As a limitation, "Text" is not trained with [Color] and so do "Advertisement", "Background Image", "Image", "Map View", "Video", and "Web View", so don't add it to them. It still turned out fine as Rico Diffusion is able to generate text with sufficient contrast to its background even though it may be unreadable.

Check the "prompt.txt" files in the sub-folders of the "results" folder for the prompts I used putting them all together. You may need to use GLIGEN to make it look better.

# GLIGEN

You can try to use the model without it to see if it's enough. If not, you can use GLIGEN to control the positions of the components on the screen via inputting bounding boxes and grounded texts. I generated the images on A1111 with GLIGEN using this extension (https://github.com/AzhureRaven/sd_webui_gligen) which I forked from (https://github.com/ashen-sensored/sd_webui_gligen) after modifying it a bit to make it work on local computers as the original seemed to be designed for Colab.

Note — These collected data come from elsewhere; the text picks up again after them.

File: src/scddp_pkg.sv
// constants shared by the serial clock divider and data port
package scddp_pkg;

    // ==========================================================
    // register addresses and reset values
    localparam logic [7:0] SCDDP_ADDR_DATA  = 8'h9B;
    localparam logic [7:0] SCDDP_ADDR_DIV   = 8'h9D;
    localparam logic [7:0] SCDDP_RST_DATA   = 8'h00;
    localparam logic [7:0] SCDDP_RST_DIV    = 8'h00;

    // ==========================================================
    // frame and divider figures
    localparam int         SCDDP_FRAME_BITS = 8;
    localparam logic [2:0] SCDDP_LAST_BIT   = 3'h7;
    localparam logic [8:0] SCDDP_DIV_MAX    = 9'h0FF;

    // ==========================================================
    // transfer states, one-hot
    typedef enum logic [2:0] {
        SCDDP_IDLE = 3'b001,
        SCDDP_XFER = 3'b010,
        SCDDP_DONE = 3'b100
    } scddp_state_t;

endpackage

File: src/scddp_rate_gen.sv
// serial clock rate generator: one tick per half period of the serial clock
`timescale 1ns/1ps
`default_nettype none

module scddp_rate_gen #(
    parameter int DIV_W = 8
) (
    // clock and reset
    input  wire logic             clk_sys,
    input  wire logic             sys_rst,
    // control
    input  wire logic             runEn,
    input  wire logic [DIV_W-1:0] divVal,
    // half-period tick
    output logic                  tick
);

    // ==========================================================
    // counter
    logic [DIV_W-1:0] cnt_ff;
    logic [DIV_W-1:0] nxt_cnt;

    // >= keeps the counter from running past a divider lowered mid-frame
    assign tick    = runEn && (cnt_ff >= divVal);
    assign nxt_cnt = (!runEn || tick) ? '0 : cnt_ff + 1'b1;

    always_ff @(posedge clk_sys) begin
        if (sys_rst) begin
            cnt_ff <= '0;
        end else begin
            cnt_ff <= nxt_cnt;
        end
    end

endmodule // scddp_rate_gen

`default_nettype wire

File: src/scddp_core.sv
// serial port data register, clock divider register and byte shifter
`timescale 1ns/1ps
`default_nettype none

// Summary of operation
// as master the serial clock runs at the core clock divided by two times (divider value plus one).
// the divider drives the serial clock only in master operation and has no effect as slave.
// every divider value 0 to 255 is accepted, so the slowest clock is the core clock over 512.
// the serial clock is made by counting core clock cycles and stays synchronous to it.
// a data write while idle loads the shift register directly and, as master, starts a transfer at once.
// a data read returns the last received byte and leaves the shift register untouched.
module scddp_core
    import scddp_pkg::*;
#(
    parameter int DATA_W = 8
) (
    // clock and reset
    input  wire logic              clk_sys,
    input  wire logic              sys_rst,
    // special-function register port
    input  wire logic [7:0]        sfrAddr,
    input  wire logic              sfrWrEn,
    input  wire logic              sfrRdEn,
    input  wire logic [DATA_W-1:0] sfrWrData,
    output logic      [DATA_W-1:0] sfrRdData,
    // port control flags
    input  wire logic              masterEnable,
    input  wire logic              portEnable,
    output logic                   xferBusy,
    // serial clock pin
    input  wire logic              sckIn,
    output logic                   sckOut,
    output logic                   sckOe,
    // master-out pin
    input  wire logic              mosiIn,
    output logic                   mosiOut,
    output logic                   mosiOe,
    // master-in pin
    input  wire logic              misoIn,
    output logic                   misoOut,
    output logic                   misoOe,
    // slave select, active low
    input  wire logic              slaveSel_n
);

    // ==========================================================
    // registers
    scddp_state_t      state_ff;
    scddp_state_t      nxt_state;
    logic [7:0]        divider_ff;
    logic [DATA_W-1:0] shift_ff;
    logic [DATA_W-1:0] rxBuf_ff;
    logic [DATA_W-1:0] rdData_ff;
    logic              sample_ff;
    logic [2:0]        bitCnt_ff;
    logic              sck_ff;
    logic              sckPrev_ff;
    logic              busy_ff;
    logic              sckOe_ff;
    logic              misoOe_ff;

    // ==========================================================
    // register decode
    wire wrData   = sfrWrEn && (sfrAddr == SCDDP_ADDR_DATA);
    wire wrDiv    = sfrWrEn && (sfrAddr == SCDDP_ADDR_DIV);
    wire rdData   = sfrRdEn && (sfrAddr == SCDDP_ADDR_DATA);
    wire rdDiv    = sfrRdEn && (sfrAddr == SCDDP_ADDR_DIV);
    wire isMaster = portEnable && masterEnable;
    wire isSlave  = portEnable && !masterEnable;

    // writes while a master frame runs are ignored; the collision flag lives elsewhere
    wire startXfer = wrData && isMaster && (state_ff == SCDDP_IDLE);
    wire loadShift = wrData && (state_ff == SCDDP_IDLE);

    wire [DATA_W-1:0] nxt_rdData = rdData ? rxBuf_ff :
                                   rdDiv  ? divider_ff : '0;

    // ==========================================================
    // edge events
    wire tick;
    wire runDiv = (state_ff == SCDDP_XFER) && isMaster;
    wire mRise  = tick && !sck_ff;
    wire mFall  = tick && sck_ff;
    // slave pins are synchronous inputs, so a one-flop history gives the edges
    wire sActive = isSlave && !slaveSel_n;
    wire sRise   = sActive && sckIn && !sckPrev_ff;
    wire sFall   = sActive && !sckIn && sckPrev_ff;
    wire evRise  = mRise || sRise;
    wire evFall  = mFall || sFall;
    wire lastBit = evFall && (bitCnt_ff == SCDDP_LAST_BIT);
    wire bitIn   = isMaster ? misoIn : mosiIn;

    wire [DATA_W-1:0] shiftNext = {shift_ff[DATA_W-2:0], sample_ff};

    scddp_rate_gen #(
        .DIV_W (8)
    ) u_rate_gen (
        .clk_sys (clk_sys),
        .sys_rst (sys_rst),
        .runEn   (runDiv),
        .divVal  (divider_ff),
        .tick    (tick)
    );

    // ==========================================================
    // transfer state
    always_comb begin
        nxt_state = state_ff;
        case (state_ff)
            SCDDP_IDLE: begin
                if (startXfer) begin
                    nxt_state = SCDDP_XFER;
                end
            end
            SCDDP_XFER: begin
                if (!isMaster) begin
                    nxt_state = SCDDP_IDLE;
                end else if (mFall && (bitCnt_ff == SCDDP_LAST_BIT)) begin
                    nxt_state = SCDDP_DONE;
                end
            end
            SCDDP_DONE: nxt_state = SCDDP_IDLE;
            default:    nxt_state = SCDDP_IDLE;
        endcase
    end

    always_ff @(posedge clk_sys) begin
        if (sys_rst) begin
            state_ff <= SCDDP_IDLE;
            busy_ff  <= 1'b0;
        end else begin
            state_ff <= nxt_state;
            busy_ff  <= (nxt_state == SCDDP_XFER);
        end
    end

    // ==========================================================
    // registers and shifter
    always_ff @(posedge clk_sys) begin
        if (sys_rst) begin
            divider_ff <= SCDDP_RST_DIV;
            rdData_ff  <= '0;
        end else begin
            if (wrDiv) begin
                divider_ff <= sfrWrData[7:0];
            end
            rdData_ff <= nxt_rdData;
        end
    end

    always_ff @(posedge clk_sys) begin
        if (sys_rst) begin
            shift_ff  <= SCDDP_RST_DATA;
            rxBuf_ff  <= SCDDP_RST_DATA;
            sample_ff <= 1'b0;
            bitCnt_ff <= '0;
        end else if (loadShift) begin
            shift_ff  <= sfrWrData;
            bitCnt_ff <= '0;
        end else if (evRise) begin
            sample_ff <= bitIn;
        end else if (evFall) begin
            shift_ff  <= shiftNext;
            bitCnt_ff <= bitCnt_ff + 3'h1;
            if (lastBit) begin
                rxBuf_ff <= shiftNext;
            end
        end else if (isSlave && slaveSel_n) begin
            bitCnt_ff <= '0;
        end
    end

    // ==========================================================
    // pins
    always_ff @(posedge clk_sys) begin
        if (sys_rst) begin
            sck_ff     <= 1'b0;
            sckPrev_ff <= 1'b0;
            sckOe_ff   <= 1'b0;
            misoOe_ff  <= 1'b0;
        end else begin
            sckPrev_ff <= sckIn;
            sckOe_ff   <= isMaster;
            misoOe_ff  <= sActive;
            if (!runDiv) begin
                sck_ff <= 1'b0;
            end else if (tick) begin
                sck_ff <= !sck_ff;
            end
        end
    end

    assign sfrRdData = rdData_ff;
    assign xferBusy  = busy_ff;
    assign sckOut    = sck_ff;
    assign sckOe     = sckOe_ff;
    assign mosiOut   = shift_ff[DATA_W-1];
    assign mosiOe    = sckOe_ff;
    assign misoOut   = shift_ff[DATA_W-1];
    assign misoOe    = misoOe_ff;

    // ==========================================================
    // checks
    logic [8:0] halfCnt_ff;

    always_ff @(posedge clk_sys) begin
        if (sys_rst || !runDiv || tick) begin
            halfCnt_ff <= '0;
        end else begin
            halfCnt_ff <= halfCnt_ff + 9'h001;
        end
    end
endmodule // scddp_core

`default_nettype wire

You can learn how GLIGEN works and how to use it on the page I mentioned earlier. In short, to use GLIGEN with this model, input the bounding box and grounded text for each UI component. Draw the bounding boxes at the position you intend to put the component at with the [Position] you give as close as possible. You should keep the parent and internal components in separate bounding boxes with the internal components' boxes inside the parent's but you are free to experiment. For the grounded text of each component, I found it best to write the full "[Color] [Main Component] [Context] [Position]" format with [Internal Components] on separate bounding boxes without "containing" and "inside".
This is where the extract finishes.